Другая точка расхождения между М. Фуко и мною относится к вопросу: «Начиная с какого момента философия перестала переживаться как работа над собой (будь то для осуществления произведения искусства или для самопревосхождения в универсальности)? Со своей стороны, я думаю, что этот разрыв должен располагаться в Средних веках, в тот момент, когда философия стала вспомогательным органом теологии, и когда духовные упражнения были интегрированы в христианскую жизнь и стали независимы от философской жизни: современная философия понемногу и частично снова открыла для себя античную концепцию 10). Фуко, напротив, делает Декарта ответственным за этот разрыв: «До Декарта субъект не мог иметь доступа к истине, если он сначала не осуществлял над собой определенную работу, которая делала его способным познать истину». Но, согласно Декарту, «чтобы получить доступ к истине, достаточно, чтобы я был каким угодно субъектом, способным видеть то, что очевидно». «Аскеза подменяется очевидностью» п). Я совершенно не уверен в том, что это верно. Декарт как раз написал Медитации — слово это очень важно. И по поводу сих Медитаций он советует своим читателям провести несколько месяцев или по меньшей

мере несколько недель в «медитировании» на тему первой и второй, в которых он говорит об универсальном сомнении, потом о природе ума 12). Это хороший показатель того, что и для Декарта очевидность может восприниматься лишь благодаря духовному упражнению. Я думаю, что Декарт, как и Спиноза, продолжает располагать себя в проблематике античной традиции философии, воспринимаемой как упражнение в мудрости 13). Вот с какими трудностями нам пришлось бы столкнуться, если писать историю представления о философии со стороны самих философов.

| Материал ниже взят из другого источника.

What follows belongs to an exercise in optimizing a design on an open flow for small area; a production flow would make more cautious choices. RTL that was checked went through simulation tests only; none was proved equivalent to the original. Power is estimated from default activity; no workload was simulated. No driver is modelled on the clock port, so clocking that relies on it looks cheaper here than on a real chip.

==> flow/design.v <==
module emtb_rx (
    input  wire        clk,
    input  wire        rst,             
    input  wire        in_valid,
    input  wire [7:0]  in_data,
    output reg         snap_valid,
    output reg         snap_upd,
    output reg  [31:0] current_motor,
    output reg  [31:0] current_in,
    output reg  [15:0] duty,
    output reg  [31:0] rpm,
    output reg  [15:0] v_in,
    output reg  [31:0] ah,
    output reg  [31:0] ah_charged,
    output reg  [31:0] tach_abs,
    output reg         err_upd,
    output wire [3:0]  err_code,
    output wire [1:0]  err_sub,
    output reg  [15:0] err_info,
    output reg  [15:0] cnt_overflow,
    output reg  [15:0] cnt_checksum,
    output reg  [15:0] cnt_incomplete,
    output reg  [15:0] cnt_unknown_id
);
    localparam [1:0] S_DEAD = 2'd0;    
    localparam [1:0] S_PAY  = 2'd1;    
    localparam [1:0] S_CL   = 2'd2;    
    localparam [1:0] S_T    = 2'd3;    
    reg  [1:0]   st;
    reg  [7:0]   pos;
    reg  [7:0]   pay_len;
    reg  [15:0]  crc;           
    reg          crc_match;     
    reg  [231:0] sh;            
    wire [7:0]   pkt_id = sh[231:224];
    reg  [2:0]   ec;            
    function [15:0] sat_inc;
        input [15:0] v;
        input        en;
        reg   [16:0] c;
        integer      i;
        begin
            c[0] = en & ~(&v);
            for (i = 0; i < 16; i = i + 1)
                c[i+1] = c[i] & v[i];
            sat_inc = v ^ c[15:0];
        end
    endfunction
    assign err_code = {1'b0, ec};
    assign err_sub  = {ec[1] & ec[0], 1'b0};
    wire        b0       = (pos == 8'd254);
    wire        b1       = (pos == 8'd255);
    wire        at_len   = (pos == pay_len);
    wire        st_pay   = (st == S_PAY);
    wire        crc_hi   = st_pay & at_len & ~b1;
    wire        crc_lo   = (st == S_CL);
    wire        complete = in_valid & (st == S_T) & (in_data == 8'h03);
    wire        overflow = in_valid & (pos == 8'd253) & ~complete;
    wire [7:0]  x        = crc[15:8] ^ in_data;
    wire        x_zero   = (x == 8'h00);
    wire [7:0]  y        = x ^ {4'h0, x[7:4]};
    wire [15:0] y16      = {8'h00, y};
    wire [15:0] crc_tab  = (y16 << 12) ^ (y16 << 5) ^ y16;
    wire [15:0] crc_upd  = {crc[7:0], 8'h00} ^ crc_tab;
    wire [15:0] crc_shft = {crc[7:0], in_data};
    wire        win      = (pos == 8'd0) | ((pos >= 8'd15) & (pos <= 8'd38)) |
                           ((pos >= 8'd51) & (pos <= 8'd54));
    wire        sh_ld    = in_valid & win;
    wire        sh_hd    = ~(in_valid & win) | rst;
    wire        crc_bad   = ~crc_match;
    wire        too_short = (pay_len <= 8'd55);
    wire        bad_id    = (pkt_id != 8'h04);
    wire        e_chk    = complete & crc_bad;
    wire        e_inc    = complete & ~crc_bad & too_short;
    wire        e_uid    = complete & ~crc_bad & ~too_short & bad_id;
    wire        good     = complete & ~crc_bad & ~too_short & ~bad_id;
    wire        err      = overflow | e_chk | e_inc | e_uid;
    always @(posedge clk) begin
        if (in_valid) begin
            if (b1)
                pay_len <= in_data;
            if (b1)
                crc <= 16'h0000;
            else if (crc_hi | crc_lo)
                crc <= crc_shft;
            else
                crc <= crc_upd;
            if (crc_hi)
                crc_match <= x_zero;
            else if (crc_lo)
                crc_match <= crc_match & x_zero;
        end
        sh <= ({232{sh_ld}} & {sh[223:0], in_data}) | ({232{sh_hd}} & sh);
    end
    wire         sn_ld = good & ~rst;
    wire         sn_hd = ~good & ~rst;
    wire [223:0] snap  = {current_motor, current_in, duty, rpm, v_in, ah, ah_charged, tach_abs};
    always @(posedge clk)
        {current_motor, current_in, duty, rpm, v_in, ah, ah_charged, tach_abs} <=
            ({224{sn_ld}} & sh[223:0]) | ({224{sn_hd}} & snap);
    wire [8:0] pos_c;
    assign pos_c[0] = in_valid;
    genvar gi;
    generate
        for (gi = 0; gi < 8; gi = gi + 1) begin : g_pos
            assign pos_c[gi+1] = pos_c[gi] & pos[gi];
        end
    endgenerate
    always @(posedge clk)
        pos <= (rst | complete | overflow) ? 8'd254 : (pos ^ pos_c[7:0]);
    always @(posedge clk) begin
        cnt_overflow   <= rst ? 16'd0 : sat_inc(cnt_overflow,   overflow);
        cnt_checksum   <= rst ? 16'd0 : sat_inc(cnt_checksum,   e_chk);
        cnt_incomplete <= rst ? 16'd0 : sat_inc(cnt_incomplete, e_inc);
        cnt_unknown_id <= rst ? 16'd0 : sat_inc(cnt_unknown_id, e_uid);
    end
    always @(posedge clk) begin
        if (rst) begin
            st             <= S_DEAD;
            snap_valid     <= 1'b0;
            snap_upd       <= 1'b0;
            err_upd        <= 1'b0;
            ec             <= 3'd0;
            err_info       <= 16'd0;
        end else begin
            snap_upd <= good;
            err_upd  <= err;
            if (in_valid) begin
                if (b0)
                    st <= (in_data == 8'h02) ? S_PAY : S_DEAD;
                else if (crc_hi)
                    st <= S_CL;
                else if (st == S_CL)
                    st <= S_T;
                else if (st == S_T)
                    st <= S_DEAD;
                if (overflow)
                    st <= S_DEAD;
            end
            if (overflow) begin
                ec       <= 3'd1;
                err_info <= 16'h0100;
            end
            if (e_chk) begin
                ec       <= 3'd2;
                err_info <= crc;
            end
            if (e_inc) begin
                ec       <= 3'd3;
                err_info <= {8'd0, pay_len};
            end
            if (e_uid) begin
                ec       <= 3'd4;
                err_info <= {8'd0, pkt_id};
            end
            if (good) begin
                snap_valid    <= 1'b1;
            end
        end
    end
endmodule
export LEC_CHECK = 0
export CAP_MARGIN = 10
export CORE_MARGIN = 2
export CORE_UTILIZATION = 65
export PLACE_DENSITY = 0.75
export SLEW_MARGIN = 10
create_clock -name core_clock -period 10.0 [get_ports {clk}]
standard.sh (not shown) runs the stock make flow with config.mk's settings and CLKGATE_MAP_FILE= SYNTH_SCRIPT=/design/flow/synth_recipe.tcl, a recipe that flattens the netlist after the stock synthesis.
==> flow/flow/run.sh <==
#!/bin/bash
# The standard layout (standard.sh) with two changes: the port buffers are
# the smallest buffer (buf_1), and clock tree synthesis uses clkbuf_8 leaf
# clusters of at most 16 sinks and inserts no dummy loads.
set -euo pipefail
export BUFFER_PORTS_ARGS="-buffer_cell sky130_fd_sc_hd__buf_1"
export CTS_ARGS="-sink_clustering_enable -repair_clock_nets -dont_use_dummy_load -buf_list sky130_fd_sc_hd__clkbuf_8 -sink_clustering_size 16 -sink_clustering_max_diameter 50"
bash standard.sh > standard_make.log 2>&1
The baseline finished with timing, DRC and antenna clean.
Edit:
Settings changed: CAP_MARGIN 10 to 20, SLEW_MARGIN 10 to 20.
The new run produced a clean layout.
Non-clock buffer count stays the same.
Hold slack barely changes.
Via count is about the same.
Die area is unchanged.
Flip-flop and latch count does not change.
First-iteration DRC count grows slightly.
Power barely changes.
Worst setup slack is better by 6.7 ps.
Maximum frequency is about the same.
Sequential share of layout area barely changes.
Edit:
==> flow/flow/run.sh (replaced) <==
#!/bin/bash
# The standard layout (standard.sh) with two changes: the port buffers are
# the smallest buffer (buf_1), and clock tree synthesis uses clkbuf_8 leaf
# clusters of at most 17 sinks and inserts no dummy loads.
set -euo pipefail
export BUFFER_PORTS_ARGS="-buffer_cell sky130_fd_sc_hd__buf_1"
export CTS_ARGS="-sink_clustering_enable -repair_clock_nets -dont_use_dummy_load -buf_list sky130_fd_sc_hd__clkbuf_8 -sink_clustering_size 17 -sink_clustering_max_diameter 70"
bash standard.sh > standard_make.log 2>&1
Total power fell by 1.4%.
Critical path depth stays the same.
Fmax barely changes.
Synthesized area is unchanged.
Routed wire length fell by 0.45%.

Another version of the RTL of emtb_rx (not shown whole).
Size in the first run: roughly 1600 cells after synthesis, about 580 flip-flops, ~20000 um^2 of cells after synthesis.
Settings: LEC_CHECK=0, CAP_MARGIN=20, CORE_MARGIN=2, CORE_UTILIZATION=65, PLACE_DENSITY=0.75, SLEW_MARGIN=20; clock period 10.0 ns.
==> flow/flow/run.sh <==
#!/bin/bash
# Standard layout with two changes: the port buffers are the smallest buffer
# (buf_1) and clock tree synthesis inserts no dummy loads.
set -euo pipefail
export BUFFER_PORTS_ARGS="-buffer_cell sky130_fd_sc_hd__buf_1"
export CTS_ARGS="-sink_clustering_enable -repair_clock_nets -dont_use_dummy_load -buf_list sky130_fd_sc_hd__clkbuf_16 -sink_clustering_size 25 -sink_clustering_max_diameter 60"
bash standard.sh > standard_make.log 2>&1
The starting point passed the timing, design-rule and antenna checks.
Edit:
==> flow/flow/run.sh (replaced) <==
#!/bin/bash
# Standard layout with two changes: the port buffers are the smallest buffer
# (buf_1) and clock tree synthesis inserts no dummy loads.
set -euo pipefail
export BUFFER_PORTS_ARGS="-buffer_cell sky130_fd_sc_hd__buf_1"
export CTS_ARGS="-sink_clustering_enable -repair_clock_nets -dont_use_dummy_load -buf_list sky130_fd_sc_hd__clkbuf_8 -sink_clustering_size 16 -sink_clustering_max_diameter 50"
bash standard.sh > standard_make.log 2>&1
After rerunning: Power shrinks by about 6%. Fmax grows by 1.5%. Register-to-register slack degrades by 40 ps. First-iteration DRC count grows by 1.7%. Design area shrinks by about 1.2%. Area after synthesis stays the same. Global-route usage barely changes. Die area does not change. Combinational power stays flat. Routed wire length shrinks by about 0.5%.
Edit:
==> flow/flow/run.sh (replaced) <==
#!/bin/bash
# Standard layout with two changes: the port buffers are the smallest buffer
# (buf_1) and clock tree synthesis inserts no dummy loads.
set -euo pipefail
export BUFFER_PORTS_ARGS="-buffer_cell sky130_fd_sc_hd__buf_1"
export CTS_ARGS="-sink_clustering_enable -repair_clock_nets -dont_use_dummy_load -buf_list sky130_fd_sc_hd__clkbuf_4 -sink_clustering_size 10 -sink_clustering_max_diameter 60"
bash standard.sh > standard_make.log 2>&1
Outcome:
- The changed run completed without violations
- design area went down by 0.53%
- final cell count went up by 1.0%
- setup slack gains 110 ps
- routed wire length went up by 0.58%
- utilization went down by 0.37 points
- worst hold slack loses 38 ps
- global-route usage went up by 0.24 points
Edit:
==> flow/flow/run.sh (replaced) <==
#!/bin/bash
# Standard layout with two changes: the port buffers are the smallest buffer
# (buf_1) and clock tree synthesis inserts no dummy loads.
set -euo pipefail
export BUFFER_PORTS_ARGS="-buffer_cell sky130_fd_sc_hd__buf_1"
export CTS_ARGS="-sink_clustering_enable -repair_clock_nets -dont_use_dummy_load -buf_list sky130_fd_sc_hd__clkbuf_16 -sink_clustering_size 35 -sink_clustering_max_diameter 100"
bash standard.sh > standard_make.log 2>&1
Effect:
- hold slack gains 68 ps
- routed wire length goes down slightly
- power rises slightly
- register-to-register slack is better by 50 ps
- non-clock buffer count does not change
- final cell count goes down by a few percent
- setup slack got worse by 110 ps
- utilization stays flat
- via count went down by a few percent
- final area hardly moves
- synthesized area does not change

## job 101
emtb_rx, a different RTL version from the one above (not shown whole).
For scale: ~1700 cells after synthesis, roughly 580 flip-flops, about 320 I/O pins, ~20000 um^2 of cells after synthesis.
==> flow/config.mk <==
export PLATFORM = sky130hd
export DESIGN_NAME = emtb_rx
export DESIGN_NICKNAME = emtb_rx
export VERILOG_FILES = /design/flow/design.v
export SDC_FILE = /design/flow/constraint.sdc
export NUM_CORES = 4
export LEC_CHECK = 0
export CAP_MARGIN = 20
export CORE_MARGIN = 2
export CORE_UTILIZATION = 65
export PLACE_DENSITY = 0.75
export SLEW_MARGIN = 20
==> flow/constraint.sdc <==
create_clock -name core_clock -period 10.0 [get_ports {clk}]
set_input_delay 2.0000 -clock core_clock [delete_from_list [all_inputs] [get_ports {clk}]]
set_output_delay 2.0000 -clock core_clock [all_outputs]
set_load 0.01 [all_outputs]
==> flow/flow/run.sh <==
#!/bin/bash
# Standard layout with two changes: the port buffers are the smallest buffer
# (buf_1) and clock tree synthesis inserts no dummy loads.
set -euo pipefail
export BUFFER_PORTS_ARGS="-buffer_cell sky130_fd_sc_hd__buf_1"
export CTS_ARGS="-sink_clustering_enable -repair_clock_nets -dont_use_dummy_load -buf_list sky130_fd_sc_hd__clkbuf_4"
bash standard.sh > standard_make.log 2>&1
The flow did not stop early for job 101: all stages ran, and the layout cleared the timing, design-rule and antenna checks.
Changes in job 102 relative to job 101:
Settings: CTS_BUF_LIST newly set to sky130_fd_sc_hd__clkbuf_4.
==> flow/run.sh (new file) <==
#!/bin/bash
# synth_recipe.tcl (not shown) runs the flow's synth.tcl, then flattens the netlist and writes it again
# the make line also repeats each setting of config.mk as NAME=value (left out here)
make -C /OpenROAD-flow-scripts/flow DESIGN_CONFIG=/design/flow/config.mk WORK_HOME=/design/flow/orfs CLKGATE_MAP_FILE= SYNTH_SCRIPT=/design/flow/synth_recipe.tcl finish
removed: flow/flow/run.sh
removed: flow/standard.sh
## What came out
Layout cell share with drive strength beyond 1 up 2.8 points in job 102 wrt job 101
Taking job 101 as the reference point, the number of DRC markers in iteration 0 of job 102 falls by 51.
Hold slack was lower in job 101 than in job 102.
NOTE global placement routability congestion job 101->job 102 increased slightly
In job 102 relative to job 101, via count had gone up slightly.
The higher met1 demand-to-capacity share in global routing of job 102 and job 101 is in job 102.
Of the two values seen for capture point of the worst path, ah_charged[29]$_DFF_P_ was produced by job 101 and sh[198]$_DFF_P_ by job 102.
In job 102, the detailed-routing wirelength on met1 came out 130 um below the value in job 101.
Taking job 101 as the reference point, the final wirelength of job 102 rises by about 2%.
Between job 102 and job 101, the reported combinational group power does not differ in any meaningful way.
Against job 101, job 102 reports a post-detailed-route wirelength per cell that is lower.
Lower global routing met2 resource utilization goes to job 101 over job 102.
Function was not checked in any run of this note: the RTL went through the layout flow alone.

Setup of wip/willow:
emtb_rx, a different RTL version from the one above (not shown whole).
For scale: about 580 flip-flops, about 320 I/O pins.
Settings: LEC_CHECK=0, CAP_MARGIN=20, CORE_MARGIN=2, CORE_UTILIZATION=65, PLACE_DENSITY=0.75, SLEW_MARGIN=20; clock period 10.0 ns.
==> flow/flow/run.sh <==
#!/bin/bash
# Standard layout with two changes: the port buffers are the smallest buffer
# (buf_1) and clock tree synthesis inserts no dummy loads.
set -euo pipefail
export BUFFER_PORTS_ARGS="-buffer_cell sky130_fd_sc_hd__buf_1"
export CTS_ARGS="-sink_clustering_enable -repair_clock_nets -dont_use_dummy_load -buf_list sky130_fd_sc_hd__clkbuf_4 -sink_clustering_size 8 -sink_clustering_max_diameter 40"
bash standard.sh > standard_make.log 2>&1
wip/willow finished every stage and its layout cleared the timing, design-rule and antenna checks.
### wip/willow -> wip/garnet
diff --git a/flow/flow/run.sh b/flow/flow/run.sh
--- a/flow/flow/run.sh
+++ b/flow/flow/run.sh
@@ -6 +6 @@
-export CTS_ARGS="-sink_clustering_enable -repair_clock_nets -dont_use_dummy_load -buf_list sky130_fd_sc_hd__clkbuf_4 -sink_clustering_size 8 -sink_clustering_max_diameter 40"
+export CTS_ARGS="-sink_clustering_enable -repair_clock_nets -dont_use_dummy_load -buf_list sky130_fd_sc_hd__clkbuf_8 -sink_clustering_size 16 -sink_clustering_max_diameter 50"
diff --git a/flow/config.mk b/flow/config.mk
--- a/flow/config.mk
+++ b/flow/config.mk
@@ -10,2 +10,2 @@
-export CORE_UTILIZATION = 65
-export PLACE_DENSITY = 0.75
+export CORE_UTILIZATION = 75
+export PLACE_DENSITY = 0.85
==> notes.md <==
For via count of the first global-routing pass, wip/willow and wip/garnet come out practically identical. Of wip/garnet and wip/willow, wip/willow shows the higher source-to-sink clock delay at the later pin of the worst-skew pair, with wip/garnet below it. The lower setup slack came out of wip/garnet. Final instance area in wip/garnet is 0.48% below wip/willow. Row global-route wire length before repair: wip/garnet lower / wip/willow higher. Detailed route, wip/garnet vs wip/willow: via total higher for wip/garnet. wip/garnet ended up with a higher via-per-instance ratio than wip/willow did. Total met3 wirelength after detailed routing for wip/garnet: 31% up relative to wip/willow. In wip/garnet the final cell count without fillers turned out 101 lower than in wip/willow. Cmp wip/garnet vs wip/willow: share of the clock period used by the worst path after layout higher in wip/garnet.
What wip/pepper does differently from wip/garnet at the input level:
diff --git a/flow/config.mk b/flow/config.mk
--- a/flow/config.mk
+++ b/flow/config.mk
@@ -10,2 +10,2 @@
-export CORE_UTILIZATION = 75
-export PLACE_DENSITY = 0.85
+export CORE_UTILIZATION = 65
+export PLACE_DENSITY = 0.75
==> notes.md <==
When the final numbers for wip/pepper and wip/garnet were put side by side, the post-layout instance area turned out to be smaller in wip/garnet. Going from wip/garnet to wip/pepper, register fraction of the total cell area now smaller, number of vias per cell after detailed routing has decreased, first-iteration DRC count decreased by 14% relative to the old numbers, overall power of the completed layout moved up.
--- input diff wip/pepper..wip/tundra ---
diff --git a/flow/flow/run.sh b/flow/flow/run.sh
--- a/flow/flow/run.sh
+++ b/flow/flow/run.sh
@@ -6 +6 @@
-export CTS_ARGS="-sink_clustering_enable -repair_clock_nets -dont_use_dummy_load -buf_list sky130_fd_sc_hd__clkbuf_8 -sink_clustering_size 16 -sink_clustering_max_diameter 50"
+export CTS_ARGS="-sink_clustering_enable -repair_clock_nets -dont_use_dummy_load -buf_list sky130_fd_sc_hd__clkbuf_8 -sink_clustering_size 20 -sink_clustering_max_diameter 50"
### Flow results
wip/tundra completed; timing, DRC and antenna clean
Design area: wip/tundra vs wip/pepper — no meaningful difference
The lower global routing met1 resource utilization of wip/tundra and wip/pepper is in wip/pepper.
Sequential cell power delta (wip/pepper -> wip/tundra): insignificant

-- what the ideal ports hide --
No port has a modelled driver above. Below, the same layouts with a new extraction and two added sets of constraints.
Step 1, drivers: a clkbuf_16 drives clk and a buf_2 each remaining input, both assumed.
Step 2 times the ports against the registers' clock, not the clock port: input delays grow and output delays shrink by t, the midpoint of the rising clock arrivals with the driver on.
Slacks: no drivers / after step 1 / after step 2; pairs: no drivers / after step 1.
run	t (ns)	setup slack, ns	worst setup path after step 2	cell pins on the clock port's net
the first run of note 1	0.618	3.864 / 3.880 / 3.262	input to register	1
the second run of note 1	0.617	3.870 / 3.886 / 3.270	input to register	1
the third run of note 1	0.621	3.855 / 3.868 / 3.247	input to register	1
the first run of note 2	0.560	3.812 / 3.819 / 3.259	input to register	1
the second run of note 2	0.609	3.902 / 3.901 / 3.292	input to register	1
the third run of note 2	0.716	4.016 / 4.011 / 3.295	input to register	1
the fourth run of note 2	0.584	3.908 / 3.916 / 3.333	input to register	1
job 101	0.809	5.262 / 5.289 / 4.480	input to register	1
job 102	0.815	4.736 / 4.759 / 3.944	input to register	1
wip/willow	0.713	4.378 / 4.409 / 3.696	input to register	1
wip/garnet	0.590	4.247 / 4.272 / 3.683	input to register	1
wip/pepper	0.595	4.210 / 4.239 / 3.644	input to register	1
wip/tundra	0.606	4.198 / 4.227 / 3.621	input to register	1
After both steps setup and hold are still met in every run listed. The setup slack of job 102, which loses most, moves by +0.023 ns with the drivers and by -0.792 ns with both steps.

Эти размышления едва очерчивают круг проблем, поставленных творчеством Фуко, и у меня есть намерение вернуться к ним однажды более подробно и более углубленно. Я только хотел сказать, насколько я сожалею о том, что наш диалог прервался.

Еще меньше, чем М. Фуко, я претендую выдавать общие и окончательные решения относительно философских проблем нашего времени. Я только признал бы, что, так же как он старался осуществить в последние годы своей жизни «эстетику существования», античная идея философии как образа жизни, как упражнения в мудрости, как усилия к живому осознанию целокупности, сохраняет для меня по-прежнему актуальную ценность. И я рассматриваю как знамение времен, тот факт, — в моих глазах неожиданный и сбивающий с толку, — что в конце нынешнего XX века Фуко, я сам и определенно многие другие в одно и то же время с нами в конце совершенно разных маршрутов встретились между собой в этом новом живом открытии античного опыта.